**TASK PROMPT**.
What lines in the entries hold the string "waits"? List them.

**Saved entries**.
--- START ---
**src/rtl/core/pcl_pkg.sv**
```systemverilog
// Shared constants, codes and the cell command type of the positional circular list engine.
package pcl_pkg;

    localparam int CAPACITY   = 16;
    localparam int DATA_WIDTH = 32;
    localparam int IDX_W      = (CAPACITY > 1) ? $clog2(CAPACITY) : 1;
    localparam int COUNT_W    = 5;
    localparam int POS_W      = 8;
    localparam int REQ_W      = 2;
    localparam int STATUS_W   = 2;

    localparam logic [REQ_W-1:0] REQ_INSERT  = 2'd0;
    localparam logic [REQ_W-1:0] REQ_REMOVE  = 2'd1;
    localparam logic [REQ_W-1:0] REQ_REVERSE = 2'd2;
    localparam logic [REQ_W-1:0] REQ_DUMP    = 2'd3;

    localparam logic [STATUS_W-1:0] ST_OK      = 2'd0;
    localparam logic [STATUS_W-1:0] ST_BAD_POS = 2'd1;
    localparam logic [STATUS_W-1:0] ST_FULL    = 2'd2;
    localparam logic [STATUS_W-1:0] ST_EMPTY   = 2'd3;

    // cell commands: ROT pulls from the right below j and loads the bus at j,
    // INS pulls from the left above j and loads the bus at j,
    // DEL pulls from the right at and above j
    localparam logic [1:0] CMD_HOLD = 2'd0;
    localparam logic [1:0] CMD_ROT  = 2'd1;
    localparam logic [1:0] CMD_INS  = 2'd2;
    localparam logic [1:0] CMD_DEL  = 2'd3;

    typedef struct packed {
        logic [1:0]            kind;
        logic [IDX_W-1:0]      j;
        logic [DATA_WIDTH-1:0] bus;
    } t_cmd;

endpackage

```
**src/rtl/core/positional_circular_list_engine.sv**
```systemverilog
// Top level of the positional circular list engine: request sequencer and cell chain.
//
// Requests enter on the s_axis channel, results leave on the m_axis channel.
// Request tdata: req_type, position, value_in. Result tdata: status,
// value_out, element_count; tlast marks the final result of a request.
// Values sit in order in a row of 16 cells, head in cell 0.
// Insert and remove do their work in the exec state, which loads the result
// into the output register. Reverse takes count-1 rotate steps and then loads
// its result. Dump rotates the row once per result, one result per cycle
// while the receiver takes them, count results in all (one result with
// status empty on an empty store). A new request is taken once the previous
// one has issued its last result, even while that result still waits in the
// output register.
// Reset clears the state, the count, the step counter and the output valid;
// the cells hold no reset value. When the receiver stalls, the output register
// holds its result and the sequencer waits; reverse steps go on until the final result is due.
module positional_circular_list_engine (
    input  logic        i_clk,
    input  logic        i_rst_n,
    input  logic        i_s_axis_tvalid,
    output logic        o_s_axis_tready,
    input  logic [47:0] i_s_axis_tdata,  // req_type[1:0], position[9:2], value_in[41:10]
    output logic        o_m_axis_tvalid,
    input  logic        i_m_axis_tready,
    output logic [39:0] o_m_axis_tdata,  // status[1:0], value_out[33:2], element_count[38:34]
    output logic        o_m_axis_tlast
);

    localparam int CAP = pcl_pkg::CAPACITY;
    localparam int DW  = pcl_pkg::DATA_WIDTH;
    localparam int IW  = pcl_pkg::IDX_W;
    localparam int CW  = pcl_pkg::COUNT_W;
    localparam int PW  = pcl_pkg::POS_W;

    localparam logic [1:0] S_IDLE = 2'd0;
    localparam logic [1:0] S_EXEC = 2'd1;
    localparam logic [1:0] S_REV  = 2'd2;
    localparam logic [1:0] S_DUMP = 2'd3;

    logic [1:0]                   r_state, n_state;
    logic [pcl_pkg::REQ_W-1:0]    r_req, n_req;
    logic [PW-1:0]                r_pos, n_pos;
    logic [DW-1:0]                r_vin, n_vin;
    logic [CW-1:0]                r_cnt, n_cnt;
    logic [CW-1:0]                r_k, n_k;

    logic                         r_out_valid, n_out_valid;
    logic [pcl_pkg::STATUS_W-1:0] r_out_status, n_out_status;
    logic [DW-1:0]                r_out_value, n_out_value;
    logic [CW-1:0]                r_out_count, n_out_count;
    logic                         r_out_last, n_out_last;

    pcl_pkg::t_cmd                w_cmd;
    logic [DW-1:0]                w_val [CAP];
    logic                         w_out_free;
    logic [PW:0]                  w_pos_x;
    logic [PW:0]                  w_cnt_x;
    logic [CW-1:0]                w_pos_m1;
    logic [CW-1:0]                w_cnt_m1;
    logic [CW-1:0]                w_rev_j;

    assign w_out_free = !r_out_valid || i_m_axis_tready;
    assign w_pos_x    = {1'b0, r_pos};
    assign w_cnt_x    = (PW + 1)'(r_cnt);
    assign w_pos_m1   = CW'(w_pos_x - 1'b1);
    assign w_cnt_m1   = r_cnt - 1'b1;
    assign w_rev_j    = w_cnt_m1 - r_k;

    always_comb begin
        n_state      = r_state;
        n_req        = r_req;
        n_pos        = r_pos;
        n_vin        = r_vin;
        n_cnt        = r_cnt;
        n_k          = r_k;
        n_out_valid  = r_out_valid && !i_m_axis_tready;
        n_out_status = r_out_status;
        n_out_value  = r_out_value;
        n_out_count  = r_out_count;
        n_out_last   = r_out_last;
        w_cmd.kind   = pcl_pkg::CMD_HOLD;
        w_cmd.j      = '0;
        w_cmd.bus    = w_val[0];
        o_s_axis_tready = 1'b0;

        unique case (r_state)
            S_IDLE: begin
                o_s_axis_tready = 1'b1;
                if (i_s_axis_tvalid) begin
                    n_req   = i_s_axis_tdata[1:0];
                    n_pos   = i_s_axis_tdata[9:2];
                    n_vin   = i_s_axis_tdata[41:10];
                    n_state = S_EXEC;
                end
            end
            S_EXEC: begin
                if (w_out_free) begin
                    n_out_valid  = 1'b1;
                    n_out_status = pcl_pkg::ST_OK;
                    n_out_value  = '0;
                    n_out_count  = r_cnt;
                    n_out_last   = 1'b1;
                    n_state      = S_IDLE;
                    unique case (r_req)
                        pcl_pkg::REQ_INSERT: begin
                            if (r_pos == '0 || w_pos_x > w_cnt_x + 1'b1) begin
                                n_out_status = pcl_pkg::ST_BAD_POS;
                            end else if (r_cnt == CW'(CAP)) begin
                                n_out_status = pcl_pkg::ST_FULL;
                            end else begin
                                w_cmd.kind  = pcl_pkg::CMD_INS;
                                w_cmd.j     = w_pos_m1[IW-1:0];
                                w_cmd.bus   = r_vin;
                                n_cnt       = r_cnt + 1'b1;
                                n_out_count = r_cnt + 1'b1;
                            end
                        end
                        pcl_pkg::REQ_REMOVE: begin
                            if (r_pos == '0 || w_pos_x > w_cnt_x) begin
                                n_out_status = pcl_pkg::ST_BAD_POS;
                            end else begin
                                w_cmd.kind  = pcl_pkg::CMD_DEL;
                                w_cmd.j     = w_pos_m1[IW-1:0];
                                n_out_value = w_val[w_pos_m1[IW-1:0]];
                                n_cnt       = w_cnt_m1;
                                n_out_count = w_cnt_m1;
                            end
                        end
                        pcl_pkg::REQ_REVERSE: begin
                            if (r_cnt > CW'(1)) begin
                                n_out_valid = r_out_valid && !i_m_axis_tready;
                                n_k         = '0;
                                n_state     = S_REV;
                            end
                        end
                        pcl_pkg::REQ_DUMP: begin
                            if (r_cnt == '0) begin
                                n_out_status = pcl_pkg::ST_EMPTY;
                            end else begin
                                n_out_valid = r_out_valid && !i_m_axis_tready;
                                n_k         = '0;
                                n_state     = S_DUMP;
                            end
                        end
                        default: begin
                            n_state = S_IDLE;
                        end
                    endcase
                end
            end
            S_REV: begin
                // pop the head and drop it in behind the already reversed part
                if (r_k < w_cnt_m1) begin
                    w_cmd.kind = pcl_pkg::CMD_ROT;
                    w_cmd.j    = w_rev_j[IW-1:0];
                    n_k        = r_k + 1'b1;
                end else if (w_out_free) begin
                    n_out_valid  = 1'b1;
                    n_out_status = pcl_pkg::ST_OK;
                    n_out_value  = '0;
                    n_out_count  = r_cnt;
                    n_out_last   = 1'b1;
                    n_state      = S_IDLE;
                end
            end
            S_DUMP: begin
                if (w_out_free) begin
                    w_cmd.kind   = pcl_pkg::CMD_ROT;
                    w_cmd.j      = w_cnt_m1[IW-1:0];
                    n_out_valid  = 1'b1;
                    n_out_status = pcl_pkg::ST_OK;
                    n_out_value  = w_val[0];
                    n_out_count  = r_cnt;
                    n_out_last   = (r_k == w_cnt_m1);
                    n_k          = r_k + 1'b1;
                    if (r_k == w_cnt_m1) begin
                        n_state = S_IDLE;
                    end
                end
            end
            default: begin
                n_state = S_IDLE;
            end
        endcase
    end

    always_ff @(posedge i_clk) begin
        if (!i_rst_n) begin
            r_state     <= S_IDLE;
            r_cnt       <= '0;
            r_k         <= '0;
            r_out_valid <= 1'b0;
        end else begin
            r_state     <= n_state;
            r_cnt       <= n_cnt;
            r_k         <= n_k;
            r_out_valid <= n_out_valid;
        end
    end

    always_ff @(posedge i_clk) begin
        r_req        <= n_req;
        r_pos        <= n_pos;
        r_vin        <= n_vin;
        r_out_status <= n_out_status;
        r_out_value  <= n_out_value;
        r_out_count  <= n_out_count;
        r_out_last   <= n_out_last;
    end

    for (genvar g = 0; g < CAP; g++) begin : g_cell
        logic [DW-1:0] w_prev;
        logic [DW-1:0] w_next;
        if (g == 0) begin : g_first
            assign w_prev = '0;
        end else begin : g_mid_prev
            assign w_prev = w_val[g-1];
        end
        if (g == CAP - 1) begin : g_last
            assign w_next = '0;
        end else begin : g_mid_next
            assign w_next = w_val[g+1];
        end
        pcl_cell u_cell (
            .i_clk  (i_clk),
            .i_idx  (IW'(g)),
            .i_cmd  (w_cmd),
            .i_prev (w_prev),
            .i_next (w_next),
            .o_val  (w_val[g])
        );
    end

    assign o_m_axis_tvalid = r_out_valid;
    assign o_m_axis_tdata  = {1'b0, r_out_count, r_out_value, r_out_status};
    assign o_m_axis_tlast  = r_out_last;

endmodule

```
**src/rtl/core/pcl_cell.sv**
```systemverilog
// One storage cell of the list chain: holds one value, shifts it to or from its neighbors.
module pcl_cell (
    input  logic                           i_clk,
    input  logic [pcl_pkg::IDX_W-1:0]      i_idx,
    input  pcl_pkg::t_cmd                  i_cmd,
    input  logic [pcl_pkg::DATA_WIDTH-1:0] i_prev,
    input  logic [pcl_pkg::DATA_WIDTH-1:0] i_next,
    output logic [pcl_pkg::DATA_WIDTH-1:0] o_val
);

    logic [pcl_pkg::DATA_WIDTH-1:0] r_val;
    logic [pcl_pkg::DATA_WIDTH-1:0] n_val;

    always_comb begin
        n_val = r_val;
        unique case (i_cmd.kind)
            pcl_pkg::CMD_ROT: begin
                if (i_idx < i_cmd.j) begin
                    n_val = i_next;
                end else if (i_idx == i_cmd.j) begin
                    n_val = i_cmd.bus;
                end
            end
            pcl_pkg::CMD_INS: begin
                if (i_idx > i_cmd.j) begin
                    n_val = i_prev;
                end else if (i_idx == i_cmd.j) begin
                    n_val = i_cmd.bus;
                end
            end
            pcl_pkg::CMD_DEL: begin
                if (i_idx >= i_cmd.j) begin
                    n_val = i_next;
                end
            end
            default: begin
                n_val = r_val;
            end
        endcase
    end

    always_ff @(posedge i_clk) begin
        r_val <= n_val;
    end

    assign o_val = r_val;

endmodule
```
--- END ---
**SOLUTION**.
// one has issued its last result, even while that result still waits in the
// holds its result and the sequencer waits; reverse steps go on until the final result is due.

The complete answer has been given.